Alfred J. Meixner

What is he best known for?

The fields of study he is best known for:

• Optics
• Photon
• Laser

Alfred J. Meixner mostly deals with Optics, Raman spectroscopy, Analytical chemistry, Photoluminescence and Molecular physics. His Numerical aperture, Parabolic reflector, Plasmon, Laser and Optical microscope study are his primary interests in Optics. His study in Raman spectroscopy is interdisciplinary in nature, drawing from both Thin film and Diindenoperylene.
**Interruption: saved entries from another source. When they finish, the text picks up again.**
--- src/rtl/dram_bus_master.sv ---
// Request/response master for the asynchronous-SRAM-style DRAM bus.
// Handles single beats and incrementing bursts with programmable wait states.
module dram_bus_master #(
  parameter int DWIDTH      = 8,
  parameter int AWIDTH      = 4,
  parameter int LWIDTH      = 2,
  parameter int WAIT_CYCLES = 0
) (
  input  logic              i_ck,
  input  logic              i_rstn,
  input  logic              i_req_valid,
  output logic              o_req_ready,
  input  logic              i_req_rw,
  input  logic [AWIDTH-1:0] i_req_addr,
  input  logic [LWIDTH-1:0] i_req_len,
  input  logic              i_wdata_valid,
  output logic              o_wdata_ready,
  input  logic [DWIDTH-1:0] i_wdata,
  output logic              o_rsp_valid,
  output logic [DWIDTH-1:0] o_rsp_data,
  output logic              o_rsp_last,
  output logic              o_busy,
  output logic              o_csn,
  output logic              o_rw,
  output logic [AWIDTH-1:0] o_address,
  output logic [DWIDTH-1:0] o_data,
  output logic              o_data_oe,
  input  logic [DWIDTH-1:0] i_data
);

  localparam logic [1:0] IDLE   = 2'd0;
  localparam logic [1:0] WLOAD  = 2'd1;
  localparam logic [1:0] ACCESS = 2'd2;

  localparam int                CWIDTH   = (WAIT_CYCLES > 0) ? $clog2(WAIT_CYCLES + 1) : 1;
  localparam logic [CWIDTH-1:0] CNT_LAST = CWIDTH'(WAIT_CYCLES);

  logic [1:0]        state;
  logic              alive_q;   // low only until the first edge after reset release
  logic              rw_q;
  logic [AWIDTH-1:0] addr_q;
  logic [LWIDTH-1:0] left_q;
  logic [DWIDTH-1:0] data_q;
  logic [CWIDTH-1:0] cnt_q;
  logic              req_fire;
  logic              in_access;

  assign in_access = (state == ACCESS);
  assign req_fire  = i_req_valid && o_req_ready;

  // Bus outputs are decoded from registered state only, so no input can glitch the pins.
  assign o_req_ready   = alive_q && (state == IDLE);
  assign o_wdata_ready = (state == WLOAD);
  assign o_busy        = (state != IDLE);
  assign o_csn         = !in_access;
  assign o_rw          = in_access ? rw_q : 1'b1;
  assign o_address     = addr_q;
  assign o_data        = data_q;
  assign o_data_oe     = in_access && !rw_q;

  // NOTE: every register here uses non-blocking assignment so all state updates
  // see the pre-edge values; the async reset branch covers every register.
  always_ff @(posedge i_ck or negedge i_rstn) begin
    if (!i_rstn) begin
      state       <= IDLE;
      alive_q     <= 1'b0;
      rw_q        <= 1'b1;
      addr_q      <= '0;
      left_q      <= '0;
      data_q      <= '0;
      cnt_q       <= '0;
      o_rsp_valid <= 1'b0;
      o_rsp_data  <= '0;
      o_rsp_last  <= 1'b0;
    end else begin
      alive_q     <= 1'b1;
      o_rsp_valid <= 1'b0;
      o_rsp_last  <= 1'b0;
      case (state)
        IDLE: begin
          if (req_fire) begin
            rw_q   <= i_req_rw;
            addr_q <= i_req_addr;
            left_q <= i_req_len;
            cnt_q  <= '0;
            state  <= i_req_rw ? ACCESS : WLOAD;
          end
        end
        WLOAD: begin
          if (i_wdata_valid) begin
            data_q <= i_wdata;
            state  <= ACCESS;
          end
        end
        ACCESS: begin
          if (cnt_q != CNT_LAST) begin
            cnt_q <= cnt_q + CWIDTH'(1);
          end else begin
            cnt_q <= '0;
            if (rw_q) begin
              o_rsp_valid <= 1'b1;
              o_rsp_data  <= i_data;
              o_rsp_last  <= (left_q == '0);
            end
            if (left_q != '0) begin
              // Address wraps naturally at the top of the AWIDTH range.
              left_q <= left_q - LWIDTH'(1);
              addr_q <= addr_q + AWIDTH'(1);
              state  <= rw_q ? ACCESS : WLOAD;
            end else begin
              state <= IDLE;
            end
          end
        end
        default: state <= IDLE;
      endcase
    end
  end

endmodule

--- config.mk ---
export PLATFORM = sky130hd
export DESIGN_NAME = dram_bus_master
export DESIGN_NICKNAME = d
export VERILOG_FILES = /design/src/rtl/dram_bus_master.sv
export SDC_FILE = /design/constraint.sdc
export NUM_CORES = 1
export LEC_CHECK = 0
export ABC_CLOCK_PERIOD_IN_PS = 1300
export BUFFER_PORTS_ARGS = -buffer_cell sky130_fd_sc_hd__buf_4
export CORE_MARGIN = 2
export CORE_UTILIZATION = 30
export CTS_CLUSTER_DIAMETER = 200
export CTS_CLUSTER_SIZE = 12
export DETAILED_ROUTE_END_ITERATION = 10
export PLACE_DENSITY = 0.55
export SYNTH_ARGS = -nofsm -noshare
export SYNTH_HDL_FRONTEND = slang
export SYNTH_SLANG_ARGS = --single-unit
--- constraint.sdc ---
create_clock -name i_ck -period 1.3 [get_ports i_ck]
set_input_delay 0.13 -clock i_ck [delete_from_list [all_inputs] [get_ports i_ck]]
set_output_delay 0.13 -clock i_ck [all_outputs]
set_load 0.02 [all_outputs]
Word-level counts from Yosys, hierarchy flattened

Index checks and enable logic that the tools add are counted.

Input port bits: 27
Bits in latches: 0
Memories kept: 0
Bits in read-only memories: 0
Output and inout bits: 28
Logic and storage cells: 61
Bits in writable memories: 0
Register bits: 29

Equal/unequal tests: 6
Shift-type cells: 0
Multipliers: 0
Order comparisons: 0
Bitwise gates (word level): 1
Add/subtract/negate cells: 3
Mux-type cells: 25
Divide/modulo/power cells: 0
Reduce and logical (&&, ||, !) cells: 16

Operators by type and width:

| cell                | number |
|---|---|
| $mux 2              | 9 |
| $mux 4              | 3 |
| $mux 1              | 9 |
| $pmux 4 s2          | 1 |
| $ne 2x2->1 const B  | 3 |
| $pmux 2 s3          | 1 |
| $reduce_and 2->1    | 3 |
| $reduce_and 3->1    | 2 |
| $reduce_bool 2->1   | 3 |
| $add 4x1->4 const B | 1 |
| $logic_not 2->1     | 2 |
| $pmux 2 s2          | 1 |
| $reduce_and 4->1    | 1 |
| $logic_and 1x1->1   | 3 |
| $eq 2x1->1 const B  | 1 |
| $eq 2x2->1 const B  | 1 |
| $logic_not 1->1     | 2 |
| $ne 2x1->1 const B  | 1 |
| $pmux 1 s2          | 1 |
| $sub 2x1->2 const B | 1 |
| $add 1x1->1 const B | 1 |
| $not 1->1           | 1 |

Depth between registers and ports, before layout

Gate-level depths: netlist of run 1.

Word-level depth: 5
Gate-level depth with buffers: 5
Mapped depth without buffers: 5

Worst setup path before layout of run 1

OpenSTA, ideal clock, no wires.

Path type: register to register
From: register addr_q[0], in the netlist o_address[0]
To: register addr_q[1], in the netlist o_address[1]
Slack: -0.134 ns
Required time: 1.175 ns
Clock period less this slack: 1.434 ns
Stages on the path, launching flop included: 4
Setup time: 0.125 ns
Arrival time: 1.309 ns
Path buffers: 0
Cells stage by stage: dfrtp_1 -> ha_1 -> mux2_1 -> mux2_4

Longest elaborated chain between the ends: 4

RTL lines:

| item                   | RTL line | text |
|---|---|---|
| from (decl)            | 41       | `logic [AWIDTH-1:0] addr_q;` |
| from (signal assigned) | 83       | `addr_q <= i_req_addr;` |
| from (signal assigned) | 108      | `addr_q <= addr_q + AWIDTH'(1);` |
| $add 4x1->4            | 108      |  |
| $mux 4                 | 105      | `if (left_q != '0) begin` |
| $mux 4                 | 96       | `if (cnt_q != CNT_LAST) begin` |
| $pmux 4 s2             | 79       | `case (state)` |

No other way between the ends. The select of a mux whose other input is x is not followed.
A chain may end at the register's enable or synchronous reset.

Worst setup path after layout of run 1

From: register state[0]
To: register addr_q[1], in the netlist o_address[1]

Longest elaborated chain between the ends: 5
Elaborated cells between the ends (all ways): 10
Classes of those cells: eq/ne (4); mux (1); reduce/logical (5)

RTL lines:

| item                       | RTL line | text |
|---|---|---|
| from (decl)                | 38       | `logic [1:0] state;` |
| from (signal assigned)     | 86       | `state <= i_req_rw ? ACCESS : WLOAD;` |
| from (signal assigned)     | 109      | `state <= rw_q ? ACCESS : WLOAD;` |
| $logic_not 2->1            | 52, 79   |  |
| $logic_and 1x1->1          | 52       | `assign o_req_ready = alive_q && (state == IDLE);` |
| $logic_and 1x1->1          | 49       | `assign req_fire = i_req_valid && o_req_ready;` |
| $ne 2x2->1 (no line)       | -        |  |
| $reduce_and 4->1 (no line) | -        |  |

Parallel ways exist; a longest one is shown, timed or not.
His Photoluminescence research entails a greater understanding of Optoelectronics. He has included themes like Laser beams, Nanotechnology, Holography and Microscopy in his Optoelectronics study. His Molecular physics research is multidisciplinary, relying on both Fluorescence spectroscopy, Spectral hole burning, Stark effect, Matrix isolation and Optical microcavity.
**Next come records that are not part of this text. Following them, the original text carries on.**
--- config.mk ---
export PLATFORM = sky130hd
export DESIGN_NAME = gshare_predictor
export DESIGN_NICKNAME = d
export VERILOG_FILES = /design/src/rtl/gshare_predictor.sv
export SDC_FILE = /design/constraint.sdc
export NUM_CORES = 1
export LEC_CHECK = 0
export CORE_UTILIZATION = 36
export CTS_CLUSTER_SIZE = 40
export DETAILED_ROUTE_END_ITERATION = 12
export PLACE_DENSITY = 0.63
export REMOVE_ABC_BUFFERS = 1
export SLEW_MARGIN = 10
export SYNTH_ARGS = -nofsm -noshare
export SYNTH_HDL_FRONTEND = slang
export SYNTH_SLANG_ARGS = --single-unit
export TNS_END_PERCENT = 50
--- constraint.sdc ---
create_clock -name clk -period 9 [get_ports clk]
set_clock_uncertainty 0.15 [all_clocks]
set_input_delay 0.9 -clock clk [delete_from_list [all_inputs] [get_ports clk]]
set_output_delay 0.9 -clock clk [all_outputs]
set_load 0.05 [all_outputs]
His most cited work include:

• Modifying single-crystalline silicon by femtosecond laser pulses: an analysis by micro Raman spectroscopy, scanning laser microscopy and atomic force microscopy (174 citations)
• Exponential Decay Lifetimes of Excitons in Individual Single-Walled Carbon Nanotubes (159 citations)
• A high numerical aperture parabolic mirror as imaging device for confocal microscopy. (131 citations)
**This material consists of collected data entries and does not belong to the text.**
[src/rtl/bullcow_pkg.sv]
// Shared types and default parameters for the Bulls and Cows match engine.
package bullcow_pkg;

    localparam int DEF_N_DIGITS = 4;
    localparam int DEF_DIGIT_W  = 4;
    localparam int DEF_SCORE_W  = 8;

    typedef enum logic [2:0] {
        J1_SETUP = 3'b000,
        J2_SETUP = 3'b001,
        J1_GUESS = 3'b010,
        J2_GUESS = 3'b011,
        END_GAME = 3'b111
    } state_t;

endpackage

[src/rtl/bullcow_score.sv]
// Combinational scorer: checks that a guess is legal (digits 0..9, all distinct)
// and counts its bulls and cows against a secret.
module bullcow_score
    import bullcow_pkg::*;
#(
    parameter int N_DIGITS = DEF_N_DIGITS,
    parameter int DIGIT_W  = DEF_DIGIT_W,
    parameter int CNT_W    = $clog2(DEF_N_DIGITS + 1)
) (
    input  logic [N_DIGITS*DIGIT_W-1:0] guess,
    input  logic [N_DIGITS*DIGIT_W-1:0] secret,
    output logic                        valid,
    output logic [CNT_W-1:0]            bulls,
    output logic [CNT_W-1:0]            cows
);

    logic [N_DIGITS-1:0] digit_ok;
    logic [N_DIGITS-1:0] dup_vec;
    logic [N_DIGITS-1:0] bull_vec;
    logic [N_DIGITS-1:0] cow_vec;

    genvar gi;
    generate
        for (gi = 0; gi < N_DIGITS; gi++) begin : g_digit
            logic [DIGIT_W-1:0] g_dig;
            logic [DIGIT_W-1:0] s_dig;
            logic               cow_hit;
            logic               dup_hit;

            assign g_dig = guess[gi*DIGIT_W +: DIGIT_W];
            assign s_dig = secret[gi*DIGIT_W +: DIGIT_W];
            assign digit_ok[gi] = (g_dig <= DIGIT_W'(9));
            assign bull_vec[gi] = (g_dig == s_dig);

            // cow_hit: digit appears elsewhere in the secret; dup_hit: repeats later in the guess
            always_comb begin
                cow_hit = 1'b0;
                dup_hit = 1'b0;
                for (int j = 0; j < N_DIGITS; j++) begin
                    if (j != gi && secret[j*DIGIT_W +: DIGIT_W] == g_dig)
                        cow_hit = 1'b1;
                    if (j > gi && guess[j*DIGIT_W +: DIGIT_W] == g_dig)
                        dup_hit = 1'b1;
                end
            end

            assign cow_vec[gi] = cow_hit & ~bull_vec[gi];
            assign dup_vec[gi] = dup_hit;
        end
    endgenerate

    assign valid = (&digit_ok) & ~(|dup_vec);

    always_comb begin
        bulls = '0;
        cows  = '0;
        for (int i = 0; i < N_DIGITS; i++) begin
            bulls = bulls + CNT_W'(bull_vec[i]);
            cows  = cows + CNT_W'(cow_vec[i]);
        end
    end

endmodule

[src/rtl/bullcow_match.sv]
// Two-player Bulls and Cows referee: secret setup, alternating guesses, win counters.
// Define BULLCOW_SCORE_SAT_EN to make win counters saturate instead of wrapping.
module bullcow_match
    import bullcow_pkg::*;
#(
    parameter int N_DIGITS = DEF_N_DIGITS,
    parameter int DIGIT_W  = DEF_DIGIT_W,
    parameter int SCORE_W  = DEF_SCORE_W
) (
    input  logic                             clock,
    input  logic                             reset,
    input  logic                             enter,
    input  logic [N_DIGITS*DIGIT_W-1:0]      digits,
    output logic [2:0]                       state,
    output logic [$clog2(N_DIGITS+1)-1:0]    bulls,
    output logic [$clog2(N_DIGITS+1)-1:0]    cows,
    output logic                             result_valid,
    output logic                             error,
    output logic [SCORE_W-1:0]               points_j1,
    output logic [SCORE_W-1:0]               points_j2
);

    localparam int CNT_W = $clog2(N_DIGITS + 1);
    localparam int VAL_W = N_DIGITS * DIGIT_W;

    state_t             state_q, state_d;
    logic [VAL_W-1:0]   secret1_q, secret1_d;
    logic [VAL_W-1:0]   secret2_q, secret2_d;
    logic [CNT_W-1:0]   bulls_q, bulls_d;
    logic [CNT_W-1:0]   cows_q, cows_d;
    logic               result_valid_q, result_valid_d;
    logic               error_q, error_d;
    logic [SCORE_W-1:0] points_j1_q, points_j1_d;
    logic [SCORE_W-1:0] points_j2_q, points_j2_d;

    logic [VAL_W-1:0]   score_secret;
    logic               sc_valid;
    logic [CNT_W-1:0]   sc_bulls;
    logic [CNT_W-1:0]   sc_cows;

    function automatic logic [SCORE_W-1:0] bump(input logic [SCORE_W-1:0] p);
`ifdef BULLCOW_SCORE_SAT_EN
        return (&p) ? p : p + SCORE_W'(1);
`else
        return p + SCORE_W'(1);
`endif
    endfunction

    // The same scorer validates setup entries; its bull/cow outputs are ignored there.
    assign score_secret = (state_q == J2_GUESS) ? secret1_q : secret2_q;

    bullcow_score #(
        .N_DIGITS (N_DIGITS),
        .DIGIT_W  (DIGIT_W),
        .CNT_W    (CNT_W)
    ) u_score (
        .guess  (digits),
        .secret (score_secret),
        .valid  (sc_valid),
        .bulls  (sc_bulls),
        .cows   (sc_cows)
    );

    always_ff @(posedge clock) begin
        if (reset) begin
            state_q        <= J1_SETUP;
            secret1_q      <= '0;
            secret2_q      <= '0;
            bulls_q        <= '0;
            cows_q         <= '0;
            result_valid_q <= 1'b0;
            error_q        <= 1'b0;
            points_j1_q    <= '0;
            points_j2_q    <= '0;
        end else begin
            state_q        <= state_d;
            secret1_q      <= secret1_d;
            secret2_q      <= secret2_d;
            bulls_q        <= bulls_d;
            cows_q         <= cows_d;
            result_valid_q <= result_valid_d;
            error_q        <= error_d;
            points_j1_q    <= points_j1_d;
            points_j2_q    <= points_j2_d;
        end
    end

    always_comb begin
        state_d        = state_q;
        secret1_d      = secret1_q;
        secret2_d      = secret2_q;
        bulls_d        = bulls_q;
        cows_d         = cows_q;
        result_valid_d = 1'b0;
        error_d        = 1'b0;
        points_j1_d    = points_j1_q;
        points_j2_d    = points_j2_q;

        if (enter) begin
            case (state_q)
                J1_SETUP: begin
                    if (sc_valid) begin
                        secret1_d = digits;
                        state_d   = J2_SETUP;
                    end else begin
                        error_d = 1'b1;
                    end
                end
                J2_SETUP: begin
                    if (sc_valid) begin
                        secret2_d = digits;
                        state_d   = J1_GUESS;
                    end else begin
                        error_d = 1'b1;
                    end
                end
                J1_GUESS, J2_GUESS: begin
                    if (!sc_valid) begin
                        error_d = 1'b1;
                    end else begin
                        bulls_d        = sc_bulls;
                        cows_d         = sc_cows;
                        result_valid_d = 1'b1;
                        if (sc_bulls == CNT_W'(N_DIGITS)) begin
                            state_d = END_GAME;
                            if (state_q == J1_GUESS)
                                points_j1_d = bump(points_j1_q);
                            else
                                points_j2_d = bump(points_j2_q);
                        end else begin
                            state_d = (state_q == J1_GUESS) ? J2_GUESS : J1_GUESS;
                        end
                    end
                end
                END_GAME: begin
                    secret1_d = '0;
                    secret2_d = '0;
                    state_d   = J1_SETUP;
                end
                default: state_d = J1_SETUP;
            endcase
        end
    end

    assign state        = state_q;
    assign bulls        = bulls_q;
    assign cows         = cows_q;
    assign result_valid = result_valid_q;
    assign error        = error_q;
    assign points_j1    = points_j1_q;
    assign points_j2    = points_j2_q;

endmodule

[config.mk]
export PLATFORM = sky130hd
export DESIGN_NAME = bullcow_match
export DESIGN_NICKNAME = d
export VERILOG_FILES = /design/src/rtl/bullcow_pkg.sv /design/src/rtl/bullcow_score.sv /design/src/rtl/bullcow_match.sv
export SDC_FILE = /design/constraint.sdc
export NUM_CORES = 1
export LEC_CHECK = 0
export BUFFER_PORTS_ARGS = -buffer_cell sky130_fd_sc_hd__buf_2
export CAP_MARGIN = 10
export CORE_ASPECT_RATIO = 0.5
export CORE_UTILIZATION = 30
export DETAILED_ROUTE_END_ITERATION = 16
export GPL_TIMING_DRIVEN = 0
export SYNTH_ARGS = -nofsm -noshare
export SYNTH_HDL_FRONTEND = slang
export SYNTH_SLANG_ARGS = --single-unit
[constraint.sdc]
create_clock -name clock -period 15.27 [get_ports clock]
set_clock_uncertainty 0.15 [all_clocks]
set_input_delay 4.581 -clock clock [delete_from_list [all_inputs] [get_ports clock]]
set_output_delay 4.581 -clock clock [all_outputs]
set_load 0.1 [all_outputs]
What are the main themes of his work throughout his whole career to date?

His main research concerns Optics, Optoelectronics, Plasmon, Molecular physics and Photoluminescence. His study involves Optical microscope, Near-field scanning optical microscope, Laser, Microscopy and Microscope, a branch of Optics. Alfred J. Meixner interconnects Stimulated emission and Second-harmonic generation in the investigation of issues within Optoelectronics.

His Plasmon research includes themes of Surface plasmon resonance, Scattering and Nanotechnology, Nanophotonics. The study incorporates disciplines such as Excited state, Spontaneous emission, Fluorescence spectroscopy and Analytical chemistry in addition to Molecular physics. The various areas that Alfred J. Meixner examines in his Photoluminescence study include Luminescence, Nanomaterials and Raman spectroscopy.

He most often published in these fields:

• Optics (37.24%)
• Optoelectronics (20.69%)
• Plasmon (17.24%)

What were the highlights of his more recent work (between 2018-2021)?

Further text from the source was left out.